中国人諜報員が米政府職員にビットコインで賄賂を贈り、「司法妨害」を試みたとして起訴された。
米司法長官は「司法制度の完全性を損なおうとする企て」として一連の行為を非難した。
中国諜報員がビットコインで賄賂
米司法省のリリースで、Guochun HeとZheng Wanという二人の諜報員が「(中国に拠点を置く)グローバルな通信会社に対する進行中の連邦犯罪捜査と起訴」に関連するファイルを盗むため、米政府職員に賄賂を贈っていたことが明らかになった。

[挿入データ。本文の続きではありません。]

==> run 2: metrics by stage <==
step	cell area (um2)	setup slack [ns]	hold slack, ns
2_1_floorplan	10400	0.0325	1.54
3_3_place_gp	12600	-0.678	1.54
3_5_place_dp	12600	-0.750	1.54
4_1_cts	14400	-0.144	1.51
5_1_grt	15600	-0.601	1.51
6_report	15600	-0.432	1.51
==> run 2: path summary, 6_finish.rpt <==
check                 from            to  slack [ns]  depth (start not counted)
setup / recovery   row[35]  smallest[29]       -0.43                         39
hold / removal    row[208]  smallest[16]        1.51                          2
==> src/hw/rtl/sbus_frame_receiver_unit_defines.svh <==
// Assertion macros shared by the SBUS frame receiver RTL.
`ifndef SBUS_FRAME_RECEIVER_UNIT_DEFINES_SVH
`define SBUS_FRAME_RECEIVER_UNIT_DEFINES_SVH

// Same-cycle implication check.
`define SBFR_ASSERT_IMPL(label, clk, rst, ante, cons) \
   label: assert property (@(posedge clk) disable iff (rst) (ante) |-> (cons)) \
      else $error("sbfr: same-cycle check failed");

// Next-cycle implication check.
`define SBFR_ASSERT_NEXT(label, clk, rst, ante, cons) \
   label: assert property (@(posedge clk) disable iff (rst) (ante) |=> (cons)) \
      else $error("sbfr: next-cycle check failed");

`endif

==> src/hw/rtl/sbfr_pkg.sv <==
// Types and constants of the SBUS frame receiver.
package sbfr_pkg;

   localparam int FRAME_BYTES     = 23;
   localparam int NUM_CHANNELS    = 16;
   localparam int CHAN_BITS       = 11;
   localparam int CHAN_INDEX_BITS = 4;
   localparam int BYTE_BITS       = 8;
   localparam int TIME_BITS       = 32;
   localparam int GAP_BITS        = 16;
   localparam int FLAG_BITS       = 4;
   localparam int CSR_INDEX_BITS  = 8;
   localparam int BYTE_COUNT_BITS = 5;
   localparam int CHAN_FIELD_BITS = (FRAME_BYTES - 1) * BYTE_BITS;
   localparam int QUEUE_DEPTH     = 2;
   localparam int QUEUE_PTR_BITS  = 1;
   localparam int QUEUE_CNT_BITS  = 2;

   typedef logic [CSR_INDEX_BITS-1:0] csr_index_type;

   localparam csr_index_type CSR_GAP_TIME = 8'd0;
   localparam csr_index_type CSR_HEADER   = 8'd1;

   localparam logic [GAP_BITS-1:0]        GAP_RESET    = 16'd2000;
   localparam logic [BYTE_BITS-1:0]       HEADER_RESET = 8'h0F;
   localparam logic [BYTE_COUNT_BITS-1:0] LAST_BYTE    = BYTE_COUNT_BITS'(FRAME_BYTES - 1);
   localparam logic [CHAN_INDEX_BITS-1:0] LAST_CHANNEL = CHAN_INDEX_BITS'(NUM_CHANNELS - 1);
   localparam logic [QUEUE_CNT_BITS-1:0]  QUEUE_FULL   = QUEUE_CNT_BITS'(QUEUE_DEPTH);

   typedef struct packed {
      logic [FLAG_BITS-1:0]       flags;
      logic [CHAN_FIELD_BITS-1:0] chans;
   } frame_type;

   typedef enum logic {
      BACK_IDLE,
      BACK_EMIT
   } back_state_type;

endpackage

==> src/hw/rtl/sbfr_req_if.sv <==
// Request channel carrying received bytes with their arrival time.
interface sbfr_req_if;
   logic       valid;
   logic       ready;
   logic [7:0]  rx_byte;
   logic [31:0] arrival_time_us;

   modport source (output valid, output rx_byte, output arrival_time_us, input ready);
   modport sink   (input valid, input rx_byte, input arrival_time_us, output ready);
endinterface

==> src/hw/rtl/sbfr_rsp_if.sv <==
// Response channel carrying one decoded channel result.
interface sbfr_rsp_if;
   logic        valid;
   logic        ready;
   logic [3:0]  channel_index;
   logic [10:0] channel_value;
   logic        digital_one;
   logic        digital_two;
   logic        frame_lost;
   logic        failsafe;
   logic        last_of_frame;

   modport source (output valid, output channel_index, output channel_value,
                   output digital_one, output digital_two, output frame_lost,
                   output failsafe, output last_of_frame, input ready);
   modport sink   (input valid, input channel_index, input channel_value,
                   input digital_one, input digital_two, input frame_lost,
                   input failsafe, input last_of_frame, output ready);
endinterface

==> src/hw/rtl/sbfr_csr_if.sv <==
// Register write channel.
interface sbfr_csr_if;
   logic        valid;
   logic        ready;
   logic [7:0]  index;
   logic [15:0] data;

   modport source (output valid, output index, output data, input ready);
   modport sink   (input valid, input index, input data, output ready);
endinterface

==> src/hw/rtl/sbus_frame_receiver_unit.sv <==
// SBUS frame receiver: takes one time-stamped serial byte per request and, in
// hunting mode, syncs on the header byte after a quiet gap longer than
// gap_time_us; the following 23 bytes are collected and the finished frame is
// handed to a two-entry frame queue. The request side accepts one byte per
// cycle and stalls only on the last byte of a frame while both queue entries
// are taken. The back end drains one frame as sixteen responses, one channel
// per cycle while the response side is ready; header matching and gap timing
// take effect in the cycle of the request, while register writes (always
// accepted) are registered before they take effect.
module sbus_frame_receiver_unit (
   input  logic       clock,
   input  logic       reset,
   sbfr_req_if.sink   req_bus,
   sbfr_rsp_if.source rsp_bus,
   sbfr_csr_if.sink   csr_bus
);

   logic                push_valid;
   logic                push_ready;
   sbfr_pkg::frame_type push_data;
   logic                pop_valid;
   logic                pop_ready;
   sbfr_pkg::frame_type pop_data;

   sbfr_front u_front (
      .clock      (clock),
      .reset      (reset),
      .req_bus    (req_bus),
      .csr_bus    (csr_bus),
      .push_valid (push_valid),
      .push_data  (push_data),
      .push_ready (push_ready)
   );

   sbfr_queue u_queue (
      .clock      (clock),
      .reset      (reset),
      .push_valid (push_valid),
      .push_data  (push_data),
      .push_ready (push_ready),
      .pop_valid  (pop_valid),
      .pop_data   (pop_data),
      .pop_ready  (pop_ready)
   );

   sbfr_back u_back (
      .clock     (clock),
      .reset     (reset),
      .pop_valid (pop_valid),
      .pop_data  (pop_data),
      .pop_ready (pop_ready),
      .rsp_bus   (rsp_bus)
   );

endmodule

==> src/hw/rtl/sbfr_front.sv <==
// Front end: register file, header hunt with gap timing, frame byte collection.
module sbfr_front (
   input  logic                clock,
   input  logic                reset,
   sbfr_req_if.sink            req_bus,
   sbfr_csr_if.sink            csr_bus,
   output logic                push_valid,
   output sbfr_pkg::frame_type push_data,
   input  logic                push_ready
);

   logic [sbfr_pkg::GAP_BITS-1:0]        gap_time_ff, gap_time_in;
   logic [sbfr_pkg::BYTE_BITS-1:0]       header_ff, header_in;
   logic                                 in_frame_ff, in_frame_in;
   logic [sbfr_pkg::TIME_BITS-1:0]       gap_start_ff, gap_start_in;
   logic [sbfr_pkg::BYTE_COUNT_BITS-1:0] byte_count_ff, byte_count_in;
   logic [sbfr_pkg::CHAN_FIELD_BITS-1:0] store_ff, store_in;

   logic                           last_byte;
   logic                           req_fire;
   logic                           csr_fire;
   logic [sbfr_pkg::TIME_BITS-1:0] elapsed;
   logic                           gap_passed;

   assign last_byte       = in_frame_ff && (byte_count_ff == sbfr_pkg::LAST_BYTE);
   assign req_bus.ready   = !last_byte || push_ready;
   assign req_fire        = req_bus.valid && req_bus.ready;
   assign csr_bus.ready   = 1'b1;
   assign csr_fire        = csr_bus.valid && csr_bus.ready;
   assign elapsed         = req_bus.arrival_time_us - gap_start_ff;
   assign gap_passed      = elapsed > {{(sbfr_pkg::TIME_BITS - sbfr_pkg::GAP_BITS){1'b0}},
                                       gap_time_ff};
   assign push_valid      = req_fire && last_byte;
   assign push_data.flags = req_bus.rx_byte[sbfr_pkg::FLAG_BITS-1:0];
   assign push_data.chans = store_ff;

   always_comb begin
      gap_time_in = gap_time_ff;
      header_in   = header_ff;
      if (csr_fire) begin
         unique case (csr_bus.index)
            sbfr_pkg::CSR_GAP_TIME: gap_time_in = csr_bus.data;
            sbfr_pkg::CSR_HEADER:   header_in   = csr_bus.data[sbfr_pkg::BYTE_BITS-1:0];
            default: ;
         endcase
      end
   end

   always_comb begin
      in_frame_in   = in_frame_ff;
      gap_start_in  = gap_start_ff;
      byte_count_in = byte_count_ff;
      store_in      = store_ff;
      if (req_fire) begin
         if (!in_frame_ff) begin
            if ((req_bus.rx_byte == header_ff) && gap_passed) begin
               in_frame_in   = 1'b1;
               byte_count_in = '0;
            end else begin
               gap_start_in = req_bus.arrival_time_us;
            end
         end else if (last_byte) begin
            in_frame_in   = 1'b0;
            byte_count_in = '0;
            gap_start_in  = req_bus.arrival_time_us;
         end else begin
            byte_count_in = byte_count_ff + 1'b1;
            store_in      = {req_bus.rx_byte,
                             store_ff[sbfr_pkg::CHAN_FIELD_BITS-1:sbfr_pkg::BYTE_BITS]};
         end
      end
   end

   always_ff @(posedge clock) begin
      if (reset) begin
         gap_time_ff   <= sbfr_pkg::GAP_RESET;
         header_ff     <= sbfr_pkg::HEADER_RESET;
         in_frame_ff   <= 1'b0;
         gap_start_ff  <= '0;
         byte_count_ff <= '0;
      end else begin
         gap_time_ff   <= gap_time_in;
         header_ff     <= header_in;
         in_frame_ff   <= in_frame_in;
         gap_start_ff  <= gap_start_in;
         byte_count_ff <= byte_count_in;
      end
   end

   always_ff @(posedge clock) begin
      store_ff <= store_in;
   end

endmodule

==> src/hw/rtl/sbfr_queue.sv <==
// Two-entry queue of collected frames between front and back end.
`include "sbus_frame_receiver_unit_defines.svh"

module sbfr_queue (
   input  logic                clock,
   input  logic                reset,
   input  logic                push_valid,
   input  sbfr_pkg::frame_type push_data,
   output logic                push_ready,
   output logic                pop_valid,
   output sbfr_pkg::frame_type pop_data,
   input  logic                pop_ready
);

   sbfr_pkg::frame_type mem_ff [sbfr_pkg::QUEUE_DEPTH];

   logic [sbfr_pkg::QUEUE_PTR_BITS-1:0] wr_ptr_ff, wr_ptr_in;
   logic [sbfr_pkg::QUEUE_PTR_BITS-1:0] rd_ptr_ff, rd_ptr_in;
   logic [sbfr_pkg::QUEUE_CNT_BITS-1:0] count_ff, count_in;

   logic push_fire;
   logic pop_fire;

   assign push_ready = count_ff != sbfr_pkg::QUEUE_FULL;
   assign pop_valid  = count_ff != '0;
   assign pop_data   = mem_ff[rd_ptr_ff];
   assign push_fire  = push_valid && push_ready;
   assign pop_fire   = pop_valid && pop_ready;

   always_comb begin
      wr_ptr_in = wr_ptr_ff;
      rd_ptr_in = rd_ptr_ff;
      count_in  = count_ff;
      if (push_fire) begin
         wr_ptr_in = wr_ptr_ff + 1'b1;
      end
      if (pop_fire) begin
         rd_ptr_in = rd_ptr_ff + 1'b1;
      end
      if (push_fire && !pop_fire) begin
         count_in = count_ff + 1'b1;
      end else if (pop_fire && !push_fire) begin
         count_in = count_ff - 1'b1;
      end
   end

   always_ff @(posedge clock) begin
      if (reset) begin
         wr_ptr_ff <= '0;
         rd_ptr_ff <= '0;
         count_ff  <= '0;
      end else begin
         wr_ptr_ff <= wr_ptr_in;
         rd_ptr_ff <= rd_ptr_in;
         count_ff  <= count_in;
      end
   end

   always_ff @(posedge clock) begin
      if (push_fire) begin
         mem_ff[wr_ptr_ff] <= push_data;
      end
   end

   `SBFR_ASSERT_IMPL(a_count_bound, clock, reset, 1'b1, count_ff <= sbfr_pkg::QUEUE_FULL)
   `SBFR_ASSERT_NEXT(a_count_up, clock, reset, push_fire && !pop_fire, count_ff == $past(count_ff) + 2'd1)
   `SBFR_ASSERT_NEXT(a_count_down, clock, reset, pop_fire && !push_fire, count_ff == $past(count_ff) - 2'd1)

endmodule

==> src/hw/rtl/sbfr_back.sv <==
// Back end: unpacks a queued frame into sixteen channel responses.
`include "sbus_frame_receiver_unit_defines.svh"

module sbfr_back (
   input  logic                clock,
   input  logic                reset,
   input  logic                pop_valid,
   input  sbfr_pkg::frame_type pop_data,
   output logic                pop_ready,
   sbfr_rsp_if.source          rsp_bus
);

   sbfr_pkg::back_state_type             state_ff, state_in;
   logic [sbfr_pkg::CHAN_FIELD_BITS-1:0] chans_ff, chans_in;
   logic [sbfr_pkg::FLAG_BITS-1:0]       flags_ff, flags_in;
   logic [sbfr_pkg::CHAN_INDEX_BITS-1:0] index_ff, index_in;

   logic rsp_fire;
   logic last_chan;
   logic load;

   assign last_chan = index_ff == sbfr_pkg::LAST_CHANNEL;
   assign rsp_fire  = (state_ff == sbfr_pkg::BACK_EMIT) && rsp_bus.ready;
   assign pop_ready = (state_ff == sbfr_pkg::BACK_IDLE) || (rsp_fire && last_chan);
   assign load      = pop_valid && pop_ready;

   assign rsp_bus.valid         = state_ff == sbfr_pkg::BACK_EMIT;
   assign rsp_bus.channel_index = index_ff;
   assign rsp_bus.channel_value = chans_ff[sbfr_pkg::CHAN_BITS-1:0];
   assign rsp_bus.digital_one   = flags_ff[0];
   assign rsp_bus.digital_two   = flags_ff[1];
   assign rsp_bus.frame_lost    = flags_ff[2];
   assign rsp_bus.failsafe      = flags_ff[3];
   assign rsp_bus.last_of_frame = last_chan;

   always_comb begin
      state_in = state_ff;
      chans_in = chans_ff;
      flags_in = flags_ff;
      index_in = index_ff;
      unique case (state_ff)
         sbfr_pkg::BACK_IDLE: begin
            if (load) begin
               state_in = sbfr_pkg::BACK_EMIT;
            end
         end
         sbfr_pkg::BACK_EMIT: begin
            if (rsp_fire) begin
               if (last_chan) begin
                  state_in = load ? sbfr_pkg::BACK_EMIT : sbfr_pkg::BACK_IDLE;
               end else begin
                  index_in = index_ff + 1'b1;
                  chans_in = {{sbfr_pkg::CHAN_BITS{1'b0}},
                              chans_ff[sbfr_pkg::CHAN_FIELD_BITS-1:sbfr_pkg::CHAN_BITS]};
               end
            end
         end
         default: state_in = sbfr_pkg::BACK_IDLE;
      endcase
      if (load) begin
         chans_in = pop_data.chans;
         flags_in = pop_data.flags;
         index_in = '0;
      end
   end

   always_ff @(posedge clock) begin
      if (reset) begin
         state_ff <= sbfr_pkg::BACK_IDLE;
         index_ff <= '0;
      end else begin
         state_ff <= state_in;
         index_ff <= index_in;
      end
   end

   always_ff @(posedge clock) begin
      chans_ff <= chans_in;
      flags_ff <= flags_in;
   end

   `SBFR_ASSERT_NEXT(a_index_step, clock, reset, rsp_fire && !last_chan, rsp_bus.valid && (index_ff == $past(index_ff) + 4'd1))
   `SBFR_ASSERT_NEXT(a_load_start, clock, reset, load, rsp_bus.valid && (index_ff == '0))
   `SBFR_ASSERT_NEXT(a_idle_hold, clock, reset, (state_ff == sbfr_pkg::BACK_IDLE) && !pop_valid, state_ff == sbfr_pkg::BACK_IDLE)

endmodule

==> src/flat_wrapper.sv <==
// flat-port wrapper written by rule: the top's interface ports become plain ports
module sbus_frame_receiver_unit_flat 
  (clock, reset, req_bus_valid, req_bus_rx_byte, req_bus_arrival_time_us, req_bus_ready, rsp_bus_valid, rsp_bus_channel_index, rsp_bus_channel_value, rsp_bus_digital_one, rsp_bus_digital_two, rsp_bus_frame_lost, rsp_bus_failsafe, rsp_bus_last_of_frame, rsp_bus_ready, csr_bus_valid, csr_bus_index, csr_bus_data, csr_bus_ready);
  sbfr_req_if req_bus_i ();
  sbfr_rsp_if rsp_bus_i ();
  sbfr_csr_if csr_bus_i ();
  input  logic clock;
  input  logic reset;
  input wire logic [$bits(req_bus_i.valid)-1:0] req_bus_valid;
  input wire logic [$bits(req_bus_i.rx_byte)-1:0] req_bus_rx_byte;
  input wire logic [$bits(req_bus_i.arrival_time_us)-1:0] req_bus_arrival_time_us;
  output wire logic [$bits(req_bus_i.ready)-1:0] req_bus_ready;
  output wire logic [$bits(rsp_bus_i.valid)-1:0] rsp_bus_valid;
  output wire logic [$bits(rsp_bus_i.channel_index)-1:0] rsp_bus_channel_index;
  output wire logic [$bits(rsp_bus_i.channel_value)-1:0] rsp_bus_channel_value;
  output wire logic [$bits(rsp_bus_i.digital_one)-1:0] rsp_bus_digital_one;
  output wire logic [$bits(rsp_bus_i.digital_two)-1:0] rsp_bus_digital_two;
  output wire logic [$bits(rsp_bus_i.frame_lost)-1:0] rsp_bus_frame_lost;
  output wire logic [$bits(rsp_bus_i.failsafe)-1:0] rsp_bus_failsafe;
  output wire logic [$bits(rsp_bus_i.last_of_frame)-1:0] rsp_bus_last_of_frame;
  input wire logic [$bits(rsp_bus_i.ready)-1:0] rsp_bus_ready;
  input wire logic [$bits(csr_bus_i.valid)-1:0] csr_bus_valid;
  input wire logic [$bits(csr_bus_i.index)-1:0] csr_bus_index;
  input wire logic [$bits(csr_bus_i.data)-1:0] csr_bus_data;
  output wire logic [$bits(csr_bus_i.ready)-1:0] csr_bus_ready;
  assign req_bus_i.valid = req_bus_valid;
  assign req_bus_i.rx_byte = req_bus_rx_byte;
  assign req_bus_i.arrival_time_us = req_bus_arrival_time_us;
  assign req_bus_ready = req_bus_i.ready;
  assign rsp_bus_valid = rsp_bus_i.valid;
  assign rsp_bus_channel_index = rsp_bus_i.channel_index;
  assign rsp_bus_channel_value = rsp_bus_i.channel_value;
  assign rsp_bus_digital_one = rsp_bus_i.digital_one;
  assign rsp_bus_digital_two = rsp_bus_i.digital_two;
  assign rsp_bus_frame_lost = rsp_bus_i.frame_lost;
  assign rsp_bus_failsafe = rsp_bus_i.failsafe;
  assign rsp_bus_last_of_frame = rsp_bus_i.last_of_frame;
  assign rsp_bus_i.ready = rsp_bus_ready;
  assign csr_bus_i.valid = csr_bus_valid;
  assign csr_bus_i.index = csr_bus_index;
  assign csr_bus_i.data = csr_bus_data;
  assign csr_bus_ready = csr_bus_i.ready;
  sbus_frame_receiver_unit u_core (.clock(clock), .reset(reset), .req_bus(req_bus_i), .rsp_bus(rsp_bus_i), .csr_bus(csr_bus_i));
endmodule
==> config.mk <==
export PLATFORM = sky130hd
export DESIGN_NAME = sbus_frame_receiver_unit_flat
export DESIGN_NICKNAME = d
export VERILOG_FILES = /design/src/hw/rtl/sbfr_pkg.sv /design/src/hw/rtl/sbfr_req_if.sv /design/src/hw/rtl/sbfr_rsp_if.sv /design/src/hw/rtl/sbfr_csr_if.sv /design/src/hw/rtl/sbus_frame_receiver_unit.sv /design/src/hw/rtl/sbfr_front.sv /design/src/hw/rtl/sbfr_queue.sv /design/src/hw/rtl/sbfr_back.sv /design/src/flat_wrapper.sv
export VERILOG_INCLUDE_DIRS = /design/src /design/src/hw/rtl
export SDC_FILE = /design/constraint.sdc
export NUM_CORES = 1
export LEC_CHECK = 0
export BUFFER_PORTS_ARGS = -buffer_cell sky130_fd_sc_hd__buf_2
export CAP_MARGIN = 30
export CORE_MARGIN = 4
export CORE_UTILIZATION = 55
export CTS_CLUSTER_SIZE = 12
export DETAILED_ROUTE_END_ITERATION = 12
export GPL_TIMING_DRIVEN = 0
export HOLD_SLACK_MARGIN = 0.05
export PLACE_DENSITY = 0.72
export SYNTH_ARGS = -nofsm -noshare
export SYNTH_HDL_FRONTEND = slang
export SYNTH_SLANG_ARGS = --single-unit
==> constraint.sdc <==
create_clock -name clock -period 17.5 [get_ports clock]
set_input_delay 4.375 -clock clock [delete_from_list [all_inputs] [get_ports clock]]
set_output_delay 4.375 -clock clock [all_outputs]
set_load 0.005 [all_outputs]
File: config.mk
export PLATFORM = sky130hd
export DESIGN_NAME = signed_int_to_decimal_ascii
export DESIGN_NICKNAME = d
export VERILOG_FILES = /design/src/rtl/sida_pkg.sv /design/src/rtl/sida_dabble.sv /design/src/rtl/signed_int_to_decimal_ascii.sv
export SDC_FILE = /design/constraint.sdc
export NUM_CORES = 1
export LEC_CHECK = 0
export BUFFER_PORTS_ARGS = -buffer_cell sky130_fd_sc_hd__buf_2
export CAP_MARGIN = 20
export CORE_MARGIN = 4
export CORE_UTILIZATION = 25
export DETAILED_ROUTE_END_ITERATION = 10
export GPL_TIMING_DRIVEN = 0
export PLACE_DENSITY = 0.37
export SYNTH_ARGS = -nofsm -noshare
export SYNTH_HDL_FRONTEND = slang
export SYNTH_SLANG_ARGS = --single-unit
File: constraint.sdc
create_clock -name i_clk -period 11.3 [get_ports i_clk]
set_clock_uncertainty 0.15 [all_clocks]
set_input_delay 1.695 -clock i_clk [delete_from_list [all_inputs] [get_ports i_clk]]
set_output_delay 1.695 -clock i_clk [all_outputs]
set_load 0.1 [all_outputs]
File: src/rtl/sida_pkg.sv
// Shared types and constants for the signed integer to decimal text block.
// No dependencies.
`default_nettype none

package sida_pkg;

    // Decimal digits held: enough for the magnitude 2**63
    localparam int DIGITS = 19;
    localparam int IDX_W  = $clog2(DIGITS);
    localparam logic [IDX_W-1:0] TOP_IDX = IDX_W'(DIGITS - 1);

    localparam logic [5:0] ASCII_ZERO  = 6'd48;
    localparam logic [5:0] ASCII_MINUS = 6'd45;

    // Shift-add-3 correction
    localparam logic [3:0] BCD_ADJ_MIN = 4'd5;
    localparam logic [3:0] BCD_ADJ     = 4'd3;

    typedef logic [DIGITS-1:0][3:0] t_bcd;

    typedef enum logic [2:0] {
        ST_IDLE,
        ST_CONV,
        ST_SIGN,
        ST_SCAN,
        ST_EMIT
    } t_state;

endpackage

`default_nettype wire

File: src/rtl/sida_dabble.sv
// One shift-add-3 step of the binary to BCD conversion.
// Depends on sida_pkg.
`default_nettype none

module sida_dabble (
    input  sida_pkg::t_bcd i_bcd,
    input  logic           i_bit,
    output sida_pkg::t_bcd o_bcd
);
    import sida_pkg::*;

    t_bcd w_adj;

    // Correct every digit of five or more, then shift the new bit in
    always_comb begin
        for (int d = 0; d < DIGITS; d++) begin
            w_adj[d] = (i_bcd[d] >= BCD_ADJ_MIN) ? (i_bcd[d] + BCD_ADJ) : i_bcd[d];
        end
    end

    assign o_bcd = t_bcd'({w_adj[DIGITS-1:0], i_bit});

endmodule

`default_nettype wire

File: src/rtl/signed_int_to_decimal_ascii.sv
// Steps per word: accept, VALUE_WIDTH shift-add-3 steps through the shared step
// unit, the sign step (minus sign for negative values), a leading-zero scan, then
// one character per digit; sign and digits wait while the output register is full.
// One word at a time; the next is taken as soon as the last character is in
// the output register. Synchronous active-low reset clears all control state.
`default_nettype none

module signed_int_to_decimal_ascii #(
    parameter int VALUE_WIDTH = 64
) (
    input  logic        i_clk,
    input  logic        i_rst_n,
    // slave side; tdata: value[63:0]
    input  logic        i_s_tvalid,
    output logic        o_s_tready,
    input  logic [63:0] i_s_tdata,
    // master side; tdata: char_code[5:0], zero[7:6]; tlast: last_char
    output logic        o_m_tvalid,
    input  logic        i_m_tready,
    output logic [7:0]  o_m_tdata,
    output logic        o_m_tlast
);
    import sida_pkg::*;

    localparam int CNT_W = $clog2(VALUE_WIDTH);

    t_state                   r_state, n_state;
    logic [VALUE_WIDTH-1:0]   r_mag, n_mag;
    t_bcd                     r_bcd, n_bcd;
    logic [CNT_W-1:0]         r_cnt, n_cnt;
    logic [IDX_W-1:0]         r_idx, n_idx;
    logic                     r_neg, n_neg;
    logic                     r_ovalid, n_ovalid;
    logic [5:0]               r_ochar, n_ochar;
    logic                     r_olast, n_olast;

    logic [VALUE_WIDTH-1:0]   w_raw;
    t_bcd                     w_bcd_step;
    logic [3:0]               w_digit;
    logic                     w_slot;

    assign w_raw   = i_s_tdata[VALUE_WIDTH-1:0];
    assign w_digit = r_bcd[r_idx];
    assign w_slot  = !r_ovalid || i_m_tready;

    // Shared conversion step
    sida_dabble u_dabble (
        .i_bcd (r_bcd),
        .i_bit (r_mag[VALUE_WIDTH-1]),
        .o_bcd (w_bcd_step)
    );

    // State and control registers
    always_ff @(posedge i_clk) begin
        if (!i_rst_n) begin
            r_state  <= ST_IDLE;
            r_cnt    <= '0;
            r_idx    <= '0;
            r_neg    <= 1'b0;
            r_ovalid <= 1'b0;
        end else begin
            r_state  <= n_state;
            r_cnt    <= n_cnt;
            r_idx    <= n_idx;
            r_neg    <= n_neg;
            r_ovalid <= n_ovalid;
        end
    end

    // Payload registers
    always_ff @(posedge i_clk) begin
        r_mag   <= n_mag;
        r_bcd   <= n_bcd;
        r_ochar <= n_ochar;
        r_olast <= n_olast;
    end

    // Sequencer: convert, emit a minus sign if negative, skip leading zeros, emit digits
    always_comb begin
        n_state  = r_state;
        n_mag    = r_mag;
        n_bcd    = r_bcd;
        n_cnt    = r_cnt;
        n_idx    = r_idx;
        n_neg    = r_neg;
        n_ovalid = r_ovalid && !i_m_tready;
        n_ochar  = r_ochar;
        n_olast  = r_olast;
        unique case (r_state)
            ST_IDLE: begin
                if (i_s_tvalid) begin
                    n_neg   = w_raw[VALUE_WIDTH-1];
                    n_mag   = w_raw[VALUE_WIDTH-1] ? VALUE_WIDTH'(~w_raw + 1'b1) : w_raw;
                    n_bcd   = '0;
                    n_cnt   = CNT_W'(VALUE_WIDTH - 1);
                    n_idx   = TOP_IDX;
                    n_state = ST_CONV;
                end
            end
            ST_CONV: begin
                n_bcd = w_bcd_step;
                n_mag = {r_mag[VALUE_WIDTH-2:0], 1'b0};
                if (r_cnt == '0) begin
                    n_state = ST_SIGN;
                end else begin
                    n_cnt = r_cnt - 1'b1;
                end
            end
            ST_SIGN: begin
                if (!r_neg) begin
                    n_state = ST_SCAN;
                end else if (w_slot) begin
                    n_ovalid = 1'b1;
                    n_ochar  = ASCII_MINUS;
                    n_olast  = 1'b0;
                    n_state  = ST_SCAN;
                end
            end
            ST_SCAN: begin
                if (w_digit == 4'd0 && r_idx != '0) begin
                    n_idx = r_idx - 1'b1;
                end else begin
                    n_state = ST_EMIT;
                end
            end
            ST_EMIT: begin
                if (w_slot) begin
                    n_ovalid = 1'b1;
                    n_ochar  = ASCII_ZERO + {2'b00, w_digit};
                    n_olast  = (r_idx == '0);
                    if (r_idx == '0) begin
                        n_state = ST_IDLE;
                    end else begin
                        n_idx = r_idx - 1'b1;
                    end
                end
            end
            default: begin
                n_state = ST_IDLE;
            end
        endcase
    end

    assign o_s_tready = (r_state == ST_IDLE);
    assign o_m_tvalid = r_ovalid;
    assign o_m_tdata  = {2'b00, r_ochar};
    assign o_m_tlast  = r_olast;

endmodule

`default_nettype wire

メリック・ガーランド米司法長官は24日に開かれた記者会見で、この諜報行為に関して「司法制度の完全性を損なおうとする企て」として非難した。
He及びWan両容疑者は2019年から、政府職員に特定の機密情報を盗むよう指示。
2021年、He容疑者は「『秘密』に分類されているように思われる」文書と引き換えに、2度にわたってビットコインで計6.1万ドル(約903万円)の賄賂を支払ったという。
スパイ行為はファーウェイのため?
米司法省によると、二人の中国人諜報員は「中国政府に代わって、Company-1の利益のために」諜報活動を行ったとされており、具体的にどの企業のために諜報活動を行っていたかは伏せられている。
しかし各メディアが伝えるところによれば、この「Company-1」は中国通信機器大手・ファーウェイである可能性が高いという。
同社は2018年にも、米国政府の制裁対象であるイランにおける事業について虚偽の報告をした疑いなどで起訴されている。
なお、記者会見で「Company-1」がファーウェイであるのは事実なのかと問われたAlexander Solomon連邦検事補は、コメントを避けた。